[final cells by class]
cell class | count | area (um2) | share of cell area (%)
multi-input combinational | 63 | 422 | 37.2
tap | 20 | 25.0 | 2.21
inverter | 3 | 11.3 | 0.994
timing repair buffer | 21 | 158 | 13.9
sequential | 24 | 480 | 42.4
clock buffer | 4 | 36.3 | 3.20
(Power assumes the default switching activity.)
^^^^^^^^^^^^^^^^
### ACTIVITY
Every line in the data that holds the string "buffer" should be returned.

### ANSWER TO THIS TASK
timing repair buffer | 21 | 158 | 13.9
clock buffer | 4 | 36.3 | 3.20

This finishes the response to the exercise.